The Child Care Law Reporting Project last night published its third volume of case reports on its website, www.childlawproject.ie. This project is run by Dr Carol Coulter.
The project was set up in November last year in order to report on cases where the HSE seeks orders involving child protection. These orders may be Care Orders, taking children into care either temporarily or until they are 18, or Supervision Orders, where social workers can visit vulnerable children in their homes.

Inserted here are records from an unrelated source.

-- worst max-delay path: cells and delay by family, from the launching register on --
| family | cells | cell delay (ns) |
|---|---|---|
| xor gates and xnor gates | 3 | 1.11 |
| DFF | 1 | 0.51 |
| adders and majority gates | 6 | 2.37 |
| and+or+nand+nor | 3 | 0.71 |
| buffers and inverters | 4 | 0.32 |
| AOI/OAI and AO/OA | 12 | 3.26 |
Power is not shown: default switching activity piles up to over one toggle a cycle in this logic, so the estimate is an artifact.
### src/rtl/sat_pkg.sv
// Shared types and constants for the segment address translator.
// Holds the sequencer state type, the table entry layout and the field widths.
// No dependencies.
`default_nettype none

package sat_pkg;

    localparam int unsigned SEGMENT_SLOTS_DEFAULT = 16;
    localparam logic [31:0] MAX_SEG_SIZE_RESET    = 32'd64;

    localparam int unsigned ADDR_W      = 32;
    localparam int unsigned SEG_ID_W    = 16;
    localparam int unsigned SLOT_IDX_W  = 4;
    localparam int unsigned DIV_CNT_W   = 5;
    localparam int unsigned S_TDATA_W   = 120;
    localparam int unsigned M_TDATA_W   = 40;

    // Item kinds carried on s_tuser.
    localparam logic CMD_LOAD      = 1'b0;
    localparam logic CMD_TRANSLATE = 1'b1;

    typedef enum logic [1:0] {
        ST_IDLE,
        ST_DIVIDE,
        ST_SCAN,
        ST_RESPOND
    } sat_state_t;

    typedef struct packed {
        logic [SEG_ID_W-1:0] seg_id;
        logic [ADDR_W-1:0]   base;
        logic [ADDR_W-1:0]   length;
    } sat_entry_t;

endpackage

`default_nettype wire

### src/rtl/segment_address_translator_top.sv
// Segment address translator, top level: segment table, shared divider and scan sequencer.
// Depends on sat_pkg for the state type, the table entry layout and the field widths.
// Flow: a translate item runs a bit-serial divide of logical_address by max_segment_size,
// then scans the table reading one slot per cycle; a zero divisor or a quotient above
// 16 bits skips straight to a faulting response. Throughput: one item at a time,
// loads back to back. Reset: synchronous, active low; clears valid bits, max size 64.
`default_nettype none

module segment_address_translator_top
    import sat_pkg::*;
#(
    parameter int unsigned SEGMENT_SLOTS = SEGMENT_SLOTS_DEFAULT
) (
    input  wire logic                 aclk,
    input  wire logic                 aresetn,

    // Configuration: max_segment_size.
    input  wire logic                 cfg_wr_en,
    input  wire logic [ADDR_W-1:0]    cfg_wr_data,

    // Input items.
    input  wire logic                 s_tvalid,
    output logic                      s_tready,
    // s_tdata, lowest bit up: slot_index[3:0], entry_valid[4], segment_id[20:5],
    // segment_base[52:21], segment_length[84:53], logical_address[116:85], zero fill.
    input  wire logic [S_TDATA_W-1:0] s_tdata,
    // s_tuser: cmd (0 = load table slot, 1 = translate).
    input  wire logic                 s_tuser,

    // Result items.
    output logic                      m_tvalid,
    input  wire logic                 m_tready,
    // m_tdata, lowest bit up: physical_address[31:0], xlat_fault[32], zero fill.
    output logic [M_TDATA_W-1:0]      m_tdata
);

    // Slot index width; a single-slot table still needs one address bit.
    localparam int unsigned SLOT_W = (SEGMENT_SLOTS > 1) ? $clog2(SEGMENT_SLOTS) : 1;
    localparam logic [SLOT_W-1:0] LAST_SLOT = SLOT_W'(SEGMENT_SLOTS - 1);

    // Unpacked input fields.
    logic [SLOT_IDX_W-1:0] in_slot_index;
    logic                  in_entry_valid;
    logic [SEG_ID_W-1:0]   in_segment_id;
    logic [ADDR_W-1:0]     in_segment_base;
    logic [ADDR_W-1:0]     in_segment_length;
    logic [ADDR_W-1:0]     in_logical_address;

    assign in_slot_index      = s_tdata[3:0];
    assign in_entry_valid     = s_tdata[4];
    assign in_segment_id      = s_tdata[20:5];
    assign in_segment_base    = s_tdata[52:21];
    assign in_segment_length  = s_tdata[84:53];
    assign in_logical_address = s_tdata[116:85];

    // Control state.
    sat_state_t             state_reg, state_next;
    logic [ADDR_W-1:0]      max_seg_reg;
    logic [SEGMENT_SLOTS-1:0] slot_valid_reg, slot_valid_next;
    logic [DIV_CNT_W-1:0]   cnt_reg, cnt_next;
    logic [SLOT_W-1:0]      scan_reg, scan_next;
    logic                   rd_pend_reg, rd_pend_next;

    // Datapath registers.
    logic [ADDR_W-1:0]      quo_reg, quo_next;
    logic [ADDR_W-1:0]      rem_reg, rem_next;
    logic                   rd_valid_reg;
    logic                   rd_last_reg;
    sat_entry_t             rd_entry_reg;
    logic [ADDR_W-1:0]      m_addr_reg, m_addr_next;
    logic                   m_fault_reg, m_fault_next;

    // Segment table storage.
    sat_entry_t             slot_mem [SEGMENT_SLOTS];

    logic                   s_accept;
    logic                   load_we;
    logic [SLOT_W-1:0]      wr_addr;
    sat_entry_t             wr_entry;

    // Divider step: shift the next dividend bit into the partial remainder and
    // subtract the divisor when it fits.
    logic [ADDR_W:0]        div_trial;
    logic [ADDR_W:0]        div_diff;
    logic                   div_fits;
    logic [ADDR_W-1:0]      div_rem_step;
    logic [ADDR_W-1:0]      div_quo_step;

    // Table match on the slot read in the previous cycle.
    logic                   rd_hit;
    logic                   rd_in_bounds;

    assign s_accept = s_tvalid && s_tready;
    assign s_tready = (state_reg == ST_IDLE);
    assign m_tvalid = (state_reg == ST_RESPOND);
    assign m_tdata  = {{(M_TDATA_W - ADDR_W - 1){1'b0}}, m_fault_reg, m_addr_reg};

    // A load whose slot lies beyond the table is dropped.
    assign load_we  = s_accept && (s_tuser == CMD_LOAD)
                      && (32'(in_slot_index) < 32'(SEGMENT_SLOTS));
    assign wr_addr  = SLOT_W'(in_slot_index);
    assign wr_entry = '{seg_id: in_segment_id, base: in_segment_base,
                        length: in_segment_length};

    assign div_trial    = {rem_reg, quo_reg[ADDR_W-1]};
    assign div_diff     = div_trial - {1'b0, max_seg_reg};
    assign div_fits     = !div_diff[ADDR_W];
    assign div_rem_step = div_fits ? div_diff[ADDR_W-1:0] : div_trial[ADDR_W-1:0];
    assign div_quo_step = {quo_reg[ADDR_W-2:0], div_fits};

    // The quotient's upper bits are known to be zero while scanning.
    assign rd_hit       = rd_valid_reg && (rd_entry_reg.seg_id == quo_reg[SEG_ID_W-1:0]);
    assign rd_in_bounds = (rem_reg < rd_entry_reg.length);

    // Next state.
    always_comb begin
        state_next = state_reg;
        case (state_reg)
            ST_IDLE: begin
                if (s_accept && (s_tuser == CMD_TRANSLATE)) begin
                    state_next = (max_seg_reg == '0) ? ST_RESPOND : ST_DIVIDE;
                end
            end
            ST_DIVIDE: begin
                if (cnt_reg == '0) begin
                    state_next = (div_quo_step[ADDR_W-1:SEG_ID_W] != '0) ? ST_RESPOND : ST_SCAN;
                end
            end
            ST_SCAN: begin
                if (rd_pend_reg && (rd_hit || rd_last_reg)) begin
                    state_next = ST_RESPOND;
                end
            end
            ST_RESPOND: begin
                if (m_tready) begin
                    state_next = ST_IDLE;
                end
            end
            default: state_next = ST_IDLE;
        endcase
    end

    // Datapath and counters.
    always_comb begin
        slot_valid_next = slot_valid_reg;
        cnt_next        = cnt_reg;
        scan_next       = scan_reg;
        rd_pend_next    = 1'b0;
        quo_next        = quo_reg;
        rem_next        = rem_reg;
        m_addr_next     = m_addr_reg;
        m_fault_next    = m_fault_reg;

        if (load_we) begin
            slot_valid_next[wr_addr] = in_entry_valid;
        end

        case (state_reg)
            ST_IDLE: begin
                quo_next     = in_logical_address;
                rem_next     = '0;
                cnt_next     = '1;
                m_addr_next  = '0;
                m_fault_next = 1'b1;
            end
            ST_DIVIDE: begin
                quo_next  = div_quo_step;
                rem_next  = div_rem_step;
                cnt_next  = cnt_reg - DIV_CNT_W'(1);
                scan_next = '0;
            end
            ST_SCAN: begin
                // Read one slot per cycle; compare the slot read the cycle before.
                rd_pend_next = 1'b1;
                scan_next    = (scan_reg == LAST_SLOT) ? scan_reg : scan_reg + SLOT_W'(1);
                if (rd_pend_reg && rd_hit) begin
                    rd_pend_next = 1'b0;
                    if (rd_in_bounds) begin
                        m_addr_next  = rd_entry_reg.base + rem_reg;
                        m_fault_next = 1'b0;
                    end
                end else if (rd_pend_reg && rd_last_reg) begin
                    rd_pend_next = 1'b0;
                end
            end
            ST_RESPOND: begin
            end
            default: begin
            end
        endcase
    end

    always_ff @(posedge aclk) begin
        if (!aresetn) begin
            state_reg      <= ST_IDLE;
            max_seg_reg    <= MAX_SEG_SIZE_RESET;
            slot_valid_reg <= '0;
            cnt_reg        <= '0;
            scan_reg       <= '0;
            rd_pend_reg    <= 1'b0;
        end else begin
            state_reg      <= state_next;
            slot_valid_reg <= slot_valid_next;
            cnt_reg        <= cnt_next;
            scan_reg       <= scan_next;
            rd_pend_reg    <= rd_pend_next;
            if (cfg_wr_en) begin
                max_seg_reg <= cfg_wr_data;
            end
        end
    end

    always_ff @(posedge aclk) begin
        quo_next_hold: begin
            quo_reg     <= quo_next;
            rem_reg     <= rem_next;
            m_addr_reg  <= m_addr_next;
            m_fault_reg <= m_fault_next;
        end
    end

    // Segment table: one write port for loads, one registered read port for the scan.
    always_ff @(posedge aclk) begin
        if (load_we) begin
            slot_mem[wr_addr] <= wr_entry;
        end
        rd_entry_reg <= slot_mem[scan_reg];
        rd_valid_reg <= slot_valid_reg[scan_reg];
        rd_last_reg  <= (scan_reg == LAST_SLOT);
    end

endmodule

`default_nettype wire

The cases published include a number where the HSE brought proceedings because of risks caused by alcohol or drug abuse on the part of the parents. The reports show that the HSE does not always obtain the orders it seeks. In one case an Emergency Care Order was refused for an African child who came to Ireland with four other children to be reunited with their father and uncle of one of them. DNA tests showed that the child was not the man’s daughter, though they were related, and this was the basis for the HSE seeking the order. However, the judge found the threshold for making the order had not been met, and refused to make it. Certain cases concerned details of the care a child already in care was receiving. For example, the HSE went to court to dispense with the consent of her parents for a child in care to take karate lessons.
The third volume brings to over 90 the number of reports of such cases published by the Child Care Law Reporting Project.
An analysis of these cases, and a further analysis of more than 300 cases where data was collected during court hearings on the children and their parents, the reasons for the orders being sought and the outcomes of the cases, will be contained in the project’s first Interim Report. This will be launched by the Chief Justice on 5 November 2013.